* _Task to complete_
Below are the records; copy out every line that holds the word "asynchronous".

(Collected data)
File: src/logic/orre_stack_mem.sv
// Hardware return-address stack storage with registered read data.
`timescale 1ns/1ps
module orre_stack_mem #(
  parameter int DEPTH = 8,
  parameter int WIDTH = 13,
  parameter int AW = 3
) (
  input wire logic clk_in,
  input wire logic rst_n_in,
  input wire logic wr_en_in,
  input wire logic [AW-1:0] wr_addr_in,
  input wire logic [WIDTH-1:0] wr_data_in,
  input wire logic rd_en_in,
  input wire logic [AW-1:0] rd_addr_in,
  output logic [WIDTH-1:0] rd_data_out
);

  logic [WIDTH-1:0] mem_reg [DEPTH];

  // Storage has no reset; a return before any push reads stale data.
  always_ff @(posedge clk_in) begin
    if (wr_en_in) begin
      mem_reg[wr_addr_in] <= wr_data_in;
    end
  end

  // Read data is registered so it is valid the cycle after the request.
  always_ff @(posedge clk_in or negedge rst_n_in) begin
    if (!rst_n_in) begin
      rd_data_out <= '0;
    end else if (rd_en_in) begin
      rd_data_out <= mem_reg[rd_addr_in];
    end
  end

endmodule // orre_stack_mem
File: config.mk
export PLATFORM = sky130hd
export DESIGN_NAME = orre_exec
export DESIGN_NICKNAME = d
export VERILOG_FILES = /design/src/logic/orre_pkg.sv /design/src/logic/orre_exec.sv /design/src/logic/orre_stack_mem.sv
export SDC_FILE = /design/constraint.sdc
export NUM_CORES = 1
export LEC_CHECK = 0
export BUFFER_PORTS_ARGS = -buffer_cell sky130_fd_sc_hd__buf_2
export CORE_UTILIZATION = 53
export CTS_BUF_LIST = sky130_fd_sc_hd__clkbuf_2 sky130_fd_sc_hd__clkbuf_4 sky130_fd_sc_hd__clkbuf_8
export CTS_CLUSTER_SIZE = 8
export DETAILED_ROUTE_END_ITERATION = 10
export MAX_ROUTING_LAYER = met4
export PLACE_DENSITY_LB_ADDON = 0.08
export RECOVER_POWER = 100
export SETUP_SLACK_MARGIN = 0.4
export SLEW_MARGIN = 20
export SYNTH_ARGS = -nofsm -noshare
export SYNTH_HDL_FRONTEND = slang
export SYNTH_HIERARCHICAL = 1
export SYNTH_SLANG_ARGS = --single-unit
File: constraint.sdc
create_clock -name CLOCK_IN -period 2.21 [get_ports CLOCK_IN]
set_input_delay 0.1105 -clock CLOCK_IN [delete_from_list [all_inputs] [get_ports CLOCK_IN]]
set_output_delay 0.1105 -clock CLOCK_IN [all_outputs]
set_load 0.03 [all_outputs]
==
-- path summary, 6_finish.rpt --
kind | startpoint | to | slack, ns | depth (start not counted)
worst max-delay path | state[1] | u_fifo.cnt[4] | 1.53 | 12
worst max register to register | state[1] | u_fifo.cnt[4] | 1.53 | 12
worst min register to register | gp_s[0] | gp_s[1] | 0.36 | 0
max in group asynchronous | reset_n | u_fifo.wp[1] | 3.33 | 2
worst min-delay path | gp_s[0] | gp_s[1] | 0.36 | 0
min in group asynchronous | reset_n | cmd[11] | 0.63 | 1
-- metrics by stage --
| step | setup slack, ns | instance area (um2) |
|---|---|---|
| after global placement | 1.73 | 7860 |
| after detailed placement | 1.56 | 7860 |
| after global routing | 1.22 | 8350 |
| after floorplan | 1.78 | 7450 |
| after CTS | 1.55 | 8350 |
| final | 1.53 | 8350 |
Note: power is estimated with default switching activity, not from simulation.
* * *
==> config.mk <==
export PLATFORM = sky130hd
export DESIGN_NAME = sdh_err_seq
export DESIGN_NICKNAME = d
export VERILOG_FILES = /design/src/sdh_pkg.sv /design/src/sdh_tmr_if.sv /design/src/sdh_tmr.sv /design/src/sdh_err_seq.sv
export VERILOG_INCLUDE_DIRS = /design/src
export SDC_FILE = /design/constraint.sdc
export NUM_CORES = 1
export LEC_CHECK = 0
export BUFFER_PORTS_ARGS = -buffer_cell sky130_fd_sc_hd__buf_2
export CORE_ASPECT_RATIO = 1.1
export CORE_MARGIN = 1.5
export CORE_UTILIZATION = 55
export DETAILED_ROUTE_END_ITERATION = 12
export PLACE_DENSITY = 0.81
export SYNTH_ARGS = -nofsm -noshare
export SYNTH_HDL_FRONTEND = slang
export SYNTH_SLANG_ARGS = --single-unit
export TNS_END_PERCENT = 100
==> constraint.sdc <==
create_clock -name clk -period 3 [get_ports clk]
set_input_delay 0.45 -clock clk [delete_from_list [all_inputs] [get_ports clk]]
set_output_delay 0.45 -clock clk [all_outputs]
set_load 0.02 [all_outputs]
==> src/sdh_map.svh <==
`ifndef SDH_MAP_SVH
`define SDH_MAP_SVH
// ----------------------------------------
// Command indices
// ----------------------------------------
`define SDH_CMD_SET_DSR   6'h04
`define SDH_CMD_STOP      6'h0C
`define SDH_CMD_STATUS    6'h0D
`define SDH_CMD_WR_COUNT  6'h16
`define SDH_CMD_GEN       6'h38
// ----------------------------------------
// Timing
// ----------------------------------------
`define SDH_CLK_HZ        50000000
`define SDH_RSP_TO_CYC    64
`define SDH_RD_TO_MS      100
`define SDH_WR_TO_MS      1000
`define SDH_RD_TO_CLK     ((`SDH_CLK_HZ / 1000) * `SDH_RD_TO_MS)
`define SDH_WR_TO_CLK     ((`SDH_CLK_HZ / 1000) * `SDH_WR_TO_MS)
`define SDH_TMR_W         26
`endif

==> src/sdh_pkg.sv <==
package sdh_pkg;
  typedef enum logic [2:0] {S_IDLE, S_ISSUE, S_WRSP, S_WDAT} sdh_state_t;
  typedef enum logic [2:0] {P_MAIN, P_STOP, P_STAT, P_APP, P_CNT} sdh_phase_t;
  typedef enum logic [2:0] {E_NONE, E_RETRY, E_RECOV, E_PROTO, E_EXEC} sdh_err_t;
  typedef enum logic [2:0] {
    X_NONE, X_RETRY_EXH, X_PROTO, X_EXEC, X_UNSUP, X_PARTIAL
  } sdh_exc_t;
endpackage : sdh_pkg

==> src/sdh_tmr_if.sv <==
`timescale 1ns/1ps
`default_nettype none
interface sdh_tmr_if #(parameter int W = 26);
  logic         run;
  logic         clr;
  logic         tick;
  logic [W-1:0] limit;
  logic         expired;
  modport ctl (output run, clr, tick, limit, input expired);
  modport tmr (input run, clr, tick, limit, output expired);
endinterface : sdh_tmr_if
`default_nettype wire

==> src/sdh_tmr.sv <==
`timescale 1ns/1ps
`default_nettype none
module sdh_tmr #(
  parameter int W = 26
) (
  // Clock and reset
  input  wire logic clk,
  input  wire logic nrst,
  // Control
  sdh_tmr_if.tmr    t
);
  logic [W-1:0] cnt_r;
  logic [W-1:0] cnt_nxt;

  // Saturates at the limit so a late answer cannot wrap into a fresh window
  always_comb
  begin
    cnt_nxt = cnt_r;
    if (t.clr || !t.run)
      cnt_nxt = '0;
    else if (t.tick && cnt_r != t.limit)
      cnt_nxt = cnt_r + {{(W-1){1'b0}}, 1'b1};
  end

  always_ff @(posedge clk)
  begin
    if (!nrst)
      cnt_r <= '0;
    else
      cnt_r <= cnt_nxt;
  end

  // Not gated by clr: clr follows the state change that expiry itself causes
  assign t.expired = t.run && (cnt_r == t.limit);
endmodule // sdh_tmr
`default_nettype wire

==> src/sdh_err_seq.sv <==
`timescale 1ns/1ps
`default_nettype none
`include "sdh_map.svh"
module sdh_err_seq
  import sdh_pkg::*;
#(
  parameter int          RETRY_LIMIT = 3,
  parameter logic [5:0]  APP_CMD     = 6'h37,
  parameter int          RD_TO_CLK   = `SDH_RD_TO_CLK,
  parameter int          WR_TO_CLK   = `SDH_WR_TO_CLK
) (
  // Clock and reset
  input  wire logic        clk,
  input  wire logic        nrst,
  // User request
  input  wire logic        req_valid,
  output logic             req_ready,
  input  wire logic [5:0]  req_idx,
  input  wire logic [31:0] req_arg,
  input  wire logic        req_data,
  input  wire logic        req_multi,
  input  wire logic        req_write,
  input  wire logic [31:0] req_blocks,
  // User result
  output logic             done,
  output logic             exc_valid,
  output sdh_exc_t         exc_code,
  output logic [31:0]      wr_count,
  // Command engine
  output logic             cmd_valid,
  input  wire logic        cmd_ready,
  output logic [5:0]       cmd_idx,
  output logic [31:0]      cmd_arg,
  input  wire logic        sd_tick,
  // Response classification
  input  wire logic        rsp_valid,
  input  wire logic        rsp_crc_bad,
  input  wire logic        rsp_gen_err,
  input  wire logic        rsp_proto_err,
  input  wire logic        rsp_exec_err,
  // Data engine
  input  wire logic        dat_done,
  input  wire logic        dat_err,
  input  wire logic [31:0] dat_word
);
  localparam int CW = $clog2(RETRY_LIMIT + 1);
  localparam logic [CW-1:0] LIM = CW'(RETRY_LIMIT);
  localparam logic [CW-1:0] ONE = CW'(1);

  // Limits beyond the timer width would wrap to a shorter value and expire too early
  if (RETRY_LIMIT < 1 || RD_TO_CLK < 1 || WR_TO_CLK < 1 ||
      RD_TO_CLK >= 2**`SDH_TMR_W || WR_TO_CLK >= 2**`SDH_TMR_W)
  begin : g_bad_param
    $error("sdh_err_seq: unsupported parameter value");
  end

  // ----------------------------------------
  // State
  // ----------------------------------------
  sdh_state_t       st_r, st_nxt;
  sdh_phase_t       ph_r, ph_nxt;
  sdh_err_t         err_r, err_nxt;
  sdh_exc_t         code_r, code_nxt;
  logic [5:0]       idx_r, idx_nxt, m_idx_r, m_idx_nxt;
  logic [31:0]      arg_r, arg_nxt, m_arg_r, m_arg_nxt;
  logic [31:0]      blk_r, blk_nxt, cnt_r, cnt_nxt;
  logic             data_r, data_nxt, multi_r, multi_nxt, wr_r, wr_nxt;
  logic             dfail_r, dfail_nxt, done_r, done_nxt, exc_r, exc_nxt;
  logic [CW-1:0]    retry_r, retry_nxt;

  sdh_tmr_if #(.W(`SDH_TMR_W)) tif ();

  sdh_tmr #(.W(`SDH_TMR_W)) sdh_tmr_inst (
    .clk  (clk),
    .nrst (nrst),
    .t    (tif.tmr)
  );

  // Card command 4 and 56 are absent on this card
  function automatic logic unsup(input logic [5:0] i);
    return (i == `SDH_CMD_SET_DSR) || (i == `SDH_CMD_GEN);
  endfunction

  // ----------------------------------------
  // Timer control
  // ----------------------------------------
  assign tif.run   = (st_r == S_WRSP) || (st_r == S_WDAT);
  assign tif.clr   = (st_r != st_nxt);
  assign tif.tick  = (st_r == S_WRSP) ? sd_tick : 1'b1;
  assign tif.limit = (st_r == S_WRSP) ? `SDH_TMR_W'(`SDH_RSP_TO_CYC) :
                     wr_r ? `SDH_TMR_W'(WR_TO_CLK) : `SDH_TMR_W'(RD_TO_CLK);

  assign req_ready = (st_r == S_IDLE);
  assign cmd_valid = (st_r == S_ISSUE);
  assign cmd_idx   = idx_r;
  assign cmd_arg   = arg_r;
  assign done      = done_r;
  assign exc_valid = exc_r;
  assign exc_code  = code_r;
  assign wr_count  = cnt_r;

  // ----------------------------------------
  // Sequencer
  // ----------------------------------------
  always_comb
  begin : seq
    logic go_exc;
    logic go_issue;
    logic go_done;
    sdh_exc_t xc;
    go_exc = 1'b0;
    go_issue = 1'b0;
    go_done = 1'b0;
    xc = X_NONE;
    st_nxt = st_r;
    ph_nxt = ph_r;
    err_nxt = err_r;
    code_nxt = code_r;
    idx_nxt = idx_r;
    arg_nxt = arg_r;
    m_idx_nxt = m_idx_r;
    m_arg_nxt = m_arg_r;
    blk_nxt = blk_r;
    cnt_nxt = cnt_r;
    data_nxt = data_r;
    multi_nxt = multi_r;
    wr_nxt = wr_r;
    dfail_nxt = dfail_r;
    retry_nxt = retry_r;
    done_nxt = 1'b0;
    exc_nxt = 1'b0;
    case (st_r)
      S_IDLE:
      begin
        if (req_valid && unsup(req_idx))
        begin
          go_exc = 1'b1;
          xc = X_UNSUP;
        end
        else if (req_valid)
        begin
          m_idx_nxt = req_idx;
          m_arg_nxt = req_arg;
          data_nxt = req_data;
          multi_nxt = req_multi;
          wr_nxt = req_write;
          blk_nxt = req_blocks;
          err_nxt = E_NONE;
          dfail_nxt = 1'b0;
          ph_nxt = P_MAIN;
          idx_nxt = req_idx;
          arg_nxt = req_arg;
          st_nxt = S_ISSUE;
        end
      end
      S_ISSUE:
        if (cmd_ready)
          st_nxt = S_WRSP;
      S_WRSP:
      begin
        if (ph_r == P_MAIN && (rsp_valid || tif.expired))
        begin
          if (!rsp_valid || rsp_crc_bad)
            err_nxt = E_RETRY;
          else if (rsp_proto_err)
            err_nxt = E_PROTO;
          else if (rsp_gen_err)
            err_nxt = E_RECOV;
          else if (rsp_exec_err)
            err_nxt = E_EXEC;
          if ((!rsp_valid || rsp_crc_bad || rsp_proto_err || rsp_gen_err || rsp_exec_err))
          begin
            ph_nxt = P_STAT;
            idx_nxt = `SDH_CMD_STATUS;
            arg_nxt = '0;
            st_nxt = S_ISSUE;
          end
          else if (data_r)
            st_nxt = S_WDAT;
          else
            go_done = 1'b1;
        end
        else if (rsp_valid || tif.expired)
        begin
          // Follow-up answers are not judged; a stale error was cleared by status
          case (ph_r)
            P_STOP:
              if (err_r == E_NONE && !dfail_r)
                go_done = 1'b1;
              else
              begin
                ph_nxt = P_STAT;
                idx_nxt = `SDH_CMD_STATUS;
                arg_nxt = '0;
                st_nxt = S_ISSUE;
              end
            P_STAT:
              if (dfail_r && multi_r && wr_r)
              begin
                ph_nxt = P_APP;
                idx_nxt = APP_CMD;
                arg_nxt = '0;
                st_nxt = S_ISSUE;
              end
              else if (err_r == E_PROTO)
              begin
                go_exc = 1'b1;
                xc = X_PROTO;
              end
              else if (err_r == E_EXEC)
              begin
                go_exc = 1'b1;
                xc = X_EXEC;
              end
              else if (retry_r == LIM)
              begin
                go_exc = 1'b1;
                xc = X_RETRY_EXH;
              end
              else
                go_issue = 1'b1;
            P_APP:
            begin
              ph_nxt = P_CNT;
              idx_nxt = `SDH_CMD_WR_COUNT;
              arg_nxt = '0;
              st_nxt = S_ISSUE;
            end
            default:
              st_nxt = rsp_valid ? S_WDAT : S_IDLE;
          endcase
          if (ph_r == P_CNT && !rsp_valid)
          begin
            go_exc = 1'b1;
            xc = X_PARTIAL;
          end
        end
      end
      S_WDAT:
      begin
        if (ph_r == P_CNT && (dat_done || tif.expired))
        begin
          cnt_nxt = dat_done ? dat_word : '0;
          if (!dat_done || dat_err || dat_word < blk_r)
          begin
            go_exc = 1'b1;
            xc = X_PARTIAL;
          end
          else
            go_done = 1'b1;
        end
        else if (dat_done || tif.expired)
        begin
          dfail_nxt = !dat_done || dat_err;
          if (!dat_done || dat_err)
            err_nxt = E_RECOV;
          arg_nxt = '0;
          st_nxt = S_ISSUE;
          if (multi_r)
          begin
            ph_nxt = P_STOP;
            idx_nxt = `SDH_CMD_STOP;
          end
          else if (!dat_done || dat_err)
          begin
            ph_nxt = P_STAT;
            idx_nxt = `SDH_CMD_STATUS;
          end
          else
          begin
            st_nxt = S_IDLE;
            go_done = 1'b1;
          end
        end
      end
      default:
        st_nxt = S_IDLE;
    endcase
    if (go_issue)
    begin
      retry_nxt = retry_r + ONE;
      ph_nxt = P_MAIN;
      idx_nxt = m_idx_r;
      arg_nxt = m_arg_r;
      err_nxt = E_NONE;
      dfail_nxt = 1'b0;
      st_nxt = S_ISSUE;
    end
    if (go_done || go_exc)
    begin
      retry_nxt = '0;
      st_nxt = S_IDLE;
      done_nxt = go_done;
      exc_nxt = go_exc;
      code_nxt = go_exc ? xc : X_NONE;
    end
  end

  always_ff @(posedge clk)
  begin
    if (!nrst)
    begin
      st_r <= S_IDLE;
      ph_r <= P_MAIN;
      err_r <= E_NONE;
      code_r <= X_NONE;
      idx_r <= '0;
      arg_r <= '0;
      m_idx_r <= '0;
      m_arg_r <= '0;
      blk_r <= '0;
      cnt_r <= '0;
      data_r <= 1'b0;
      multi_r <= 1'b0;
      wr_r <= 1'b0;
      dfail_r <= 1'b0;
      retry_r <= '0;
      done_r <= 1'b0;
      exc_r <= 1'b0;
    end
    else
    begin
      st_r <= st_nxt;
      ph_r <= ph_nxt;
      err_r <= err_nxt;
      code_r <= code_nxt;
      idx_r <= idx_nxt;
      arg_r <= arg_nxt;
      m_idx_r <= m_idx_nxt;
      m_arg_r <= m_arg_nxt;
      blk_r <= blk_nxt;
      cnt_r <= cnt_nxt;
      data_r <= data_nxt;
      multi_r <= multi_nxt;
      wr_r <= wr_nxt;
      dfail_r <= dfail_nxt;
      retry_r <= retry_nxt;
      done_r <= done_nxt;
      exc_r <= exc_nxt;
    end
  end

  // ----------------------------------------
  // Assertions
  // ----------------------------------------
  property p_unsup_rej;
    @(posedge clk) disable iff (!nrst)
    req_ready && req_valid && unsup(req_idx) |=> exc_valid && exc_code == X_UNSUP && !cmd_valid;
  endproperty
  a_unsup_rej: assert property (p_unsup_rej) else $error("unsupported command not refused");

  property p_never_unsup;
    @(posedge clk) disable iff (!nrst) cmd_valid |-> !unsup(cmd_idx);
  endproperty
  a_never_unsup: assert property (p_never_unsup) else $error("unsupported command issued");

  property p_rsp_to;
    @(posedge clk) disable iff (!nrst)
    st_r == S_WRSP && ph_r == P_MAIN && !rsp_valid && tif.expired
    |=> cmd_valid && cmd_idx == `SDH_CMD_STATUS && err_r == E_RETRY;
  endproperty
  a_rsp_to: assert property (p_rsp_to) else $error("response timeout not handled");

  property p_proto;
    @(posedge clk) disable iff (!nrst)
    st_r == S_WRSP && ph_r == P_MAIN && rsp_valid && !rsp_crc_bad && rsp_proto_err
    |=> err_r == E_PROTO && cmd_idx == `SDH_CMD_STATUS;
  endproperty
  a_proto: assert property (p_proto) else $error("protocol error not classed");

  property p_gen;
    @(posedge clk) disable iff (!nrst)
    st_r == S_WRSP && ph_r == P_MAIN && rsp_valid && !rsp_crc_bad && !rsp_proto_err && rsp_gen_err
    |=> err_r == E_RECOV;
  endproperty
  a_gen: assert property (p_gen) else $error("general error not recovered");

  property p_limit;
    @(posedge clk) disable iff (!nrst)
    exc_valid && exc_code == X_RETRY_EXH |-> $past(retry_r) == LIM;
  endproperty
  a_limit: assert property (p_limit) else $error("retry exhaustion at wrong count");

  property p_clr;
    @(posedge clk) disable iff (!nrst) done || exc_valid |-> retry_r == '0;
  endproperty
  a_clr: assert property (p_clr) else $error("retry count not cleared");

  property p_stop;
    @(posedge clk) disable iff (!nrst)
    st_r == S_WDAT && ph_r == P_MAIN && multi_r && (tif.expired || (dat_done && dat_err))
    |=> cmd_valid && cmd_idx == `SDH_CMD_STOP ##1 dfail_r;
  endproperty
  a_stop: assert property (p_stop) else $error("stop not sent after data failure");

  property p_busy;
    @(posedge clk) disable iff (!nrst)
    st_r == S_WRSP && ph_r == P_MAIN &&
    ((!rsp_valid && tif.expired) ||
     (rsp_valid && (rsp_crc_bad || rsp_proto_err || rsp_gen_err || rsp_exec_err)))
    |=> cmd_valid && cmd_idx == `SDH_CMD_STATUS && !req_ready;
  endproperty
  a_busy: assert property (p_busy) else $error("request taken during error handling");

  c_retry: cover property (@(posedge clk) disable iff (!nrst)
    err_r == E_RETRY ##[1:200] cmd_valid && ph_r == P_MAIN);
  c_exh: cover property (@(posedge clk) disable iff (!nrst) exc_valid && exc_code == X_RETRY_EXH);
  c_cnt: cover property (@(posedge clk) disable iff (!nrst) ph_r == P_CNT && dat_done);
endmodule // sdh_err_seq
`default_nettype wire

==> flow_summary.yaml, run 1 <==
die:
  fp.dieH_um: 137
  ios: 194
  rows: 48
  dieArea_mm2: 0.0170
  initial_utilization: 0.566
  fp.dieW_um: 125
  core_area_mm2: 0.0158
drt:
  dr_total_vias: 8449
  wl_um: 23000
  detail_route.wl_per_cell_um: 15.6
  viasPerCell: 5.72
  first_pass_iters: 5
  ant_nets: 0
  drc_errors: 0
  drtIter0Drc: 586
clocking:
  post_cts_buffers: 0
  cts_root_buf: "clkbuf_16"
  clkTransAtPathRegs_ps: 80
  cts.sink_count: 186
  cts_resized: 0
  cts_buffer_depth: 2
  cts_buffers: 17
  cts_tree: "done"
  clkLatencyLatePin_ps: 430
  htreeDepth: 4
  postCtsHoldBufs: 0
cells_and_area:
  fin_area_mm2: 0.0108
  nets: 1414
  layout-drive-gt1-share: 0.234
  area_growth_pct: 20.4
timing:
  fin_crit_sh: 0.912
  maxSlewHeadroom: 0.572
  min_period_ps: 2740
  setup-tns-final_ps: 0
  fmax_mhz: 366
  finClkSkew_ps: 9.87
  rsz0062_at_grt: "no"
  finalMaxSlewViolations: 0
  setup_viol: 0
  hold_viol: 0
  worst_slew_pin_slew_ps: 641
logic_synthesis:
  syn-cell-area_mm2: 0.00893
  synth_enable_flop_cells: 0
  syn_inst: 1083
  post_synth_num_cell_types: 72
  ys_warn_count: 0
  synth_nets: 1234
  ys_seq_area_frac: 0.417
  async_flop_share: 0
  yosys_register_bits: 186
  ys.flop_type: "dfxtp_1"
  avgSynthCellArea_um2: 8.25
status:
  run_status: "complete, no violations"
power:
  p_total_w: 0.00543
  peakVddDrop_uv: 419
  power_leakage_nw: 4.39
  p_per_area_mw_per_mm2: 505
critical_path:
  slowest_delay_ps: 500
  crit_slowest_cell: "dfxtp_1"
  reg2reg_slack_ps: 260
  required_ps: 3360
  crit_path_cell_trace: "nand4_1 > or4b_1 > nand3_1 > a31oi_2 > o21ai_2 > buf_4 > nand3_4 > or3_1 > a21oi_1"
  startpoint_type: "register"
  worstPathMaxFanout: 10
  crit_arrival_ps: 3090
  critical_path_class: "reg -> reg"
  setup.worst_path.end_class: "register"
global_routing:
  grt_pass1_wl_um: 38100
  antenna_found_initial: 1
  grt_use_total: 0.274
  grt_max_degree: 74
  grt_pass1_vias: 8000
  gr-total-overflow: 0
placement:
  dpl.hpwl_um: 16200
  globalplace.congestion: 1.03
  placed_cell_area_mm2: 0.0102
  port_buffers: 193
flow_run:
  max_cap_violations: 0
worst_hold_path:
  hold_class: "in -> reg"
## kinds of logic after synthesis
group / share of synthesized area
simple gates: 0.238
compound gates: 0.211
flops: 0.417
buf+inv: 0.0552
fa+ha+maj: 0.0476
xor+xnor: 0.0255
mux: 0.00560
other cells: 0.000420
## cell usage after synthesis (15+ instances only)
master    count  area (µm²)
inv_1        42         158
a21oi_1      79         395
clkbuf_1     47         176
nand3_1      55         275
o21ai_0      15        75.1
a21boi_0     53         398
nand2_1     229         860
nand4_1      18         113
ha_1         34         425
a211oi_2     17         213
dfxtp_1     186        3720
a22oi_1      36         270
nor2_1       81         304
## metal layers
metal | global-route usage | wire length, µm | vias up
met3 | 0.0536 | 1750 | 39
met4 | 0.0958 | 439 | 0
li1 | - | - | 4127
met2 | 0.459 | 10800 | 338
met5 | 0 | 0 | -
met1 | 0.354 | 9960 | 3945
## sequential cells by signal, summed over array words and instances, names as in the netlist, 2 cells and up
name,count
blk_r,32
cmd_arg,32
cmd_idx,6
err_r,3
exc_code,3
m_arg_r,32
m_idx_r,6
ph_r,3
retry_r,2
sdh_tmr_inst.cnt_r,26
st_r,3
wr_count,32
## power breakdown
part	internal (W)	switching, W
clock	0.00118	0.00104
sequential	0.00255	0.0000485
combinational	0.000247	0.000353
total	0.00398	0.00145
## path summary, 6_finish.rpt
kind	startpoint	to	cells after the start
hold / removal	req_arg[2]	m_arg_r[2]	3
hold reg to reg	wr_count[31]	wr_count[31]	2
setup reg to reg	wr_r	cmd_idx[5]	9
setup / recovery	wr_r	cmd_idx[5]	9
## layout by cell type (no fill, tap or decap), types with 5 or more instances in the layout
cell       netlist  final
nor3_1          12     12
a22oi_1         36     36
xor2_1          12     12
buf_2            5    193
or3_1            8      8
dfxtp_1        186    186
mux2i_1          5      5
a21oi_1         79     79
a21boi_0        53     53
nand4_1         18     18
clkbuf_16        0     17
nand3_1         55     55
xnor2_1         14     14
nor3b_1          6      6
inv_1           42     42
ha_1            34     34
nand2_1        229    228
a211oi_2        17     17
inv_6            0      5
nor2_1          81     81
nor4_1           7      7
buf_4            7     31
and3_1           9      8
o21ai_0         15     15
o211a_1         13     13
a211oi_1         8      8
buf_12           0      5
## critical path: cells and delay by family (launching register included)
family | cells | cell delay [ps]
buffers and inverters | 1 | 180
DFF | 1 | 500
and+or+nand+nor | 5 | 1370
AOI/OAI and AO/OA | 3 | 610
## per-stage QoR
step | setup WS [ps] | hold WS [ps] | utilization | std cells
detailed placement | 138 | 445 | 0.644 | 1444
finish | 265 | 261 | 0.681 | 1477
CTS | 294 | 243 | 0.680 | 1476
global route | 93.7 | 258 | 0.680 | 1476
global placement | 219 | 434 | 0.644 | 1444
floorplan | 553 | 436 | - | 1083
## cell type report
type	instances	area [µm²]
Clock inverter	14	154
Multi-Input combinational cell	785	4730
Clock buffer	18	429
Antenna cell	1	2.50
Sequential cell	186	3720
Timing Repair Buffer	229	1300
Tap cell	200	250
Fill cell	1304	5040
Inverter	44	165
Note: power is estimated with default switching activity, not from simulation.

* _Answer box_
max in group asynchronous | reset_n | u_fifo.wp[1] | 3.33 | 2
min in group asynchronous | reset_n | cmd[11] | 0.63 | 1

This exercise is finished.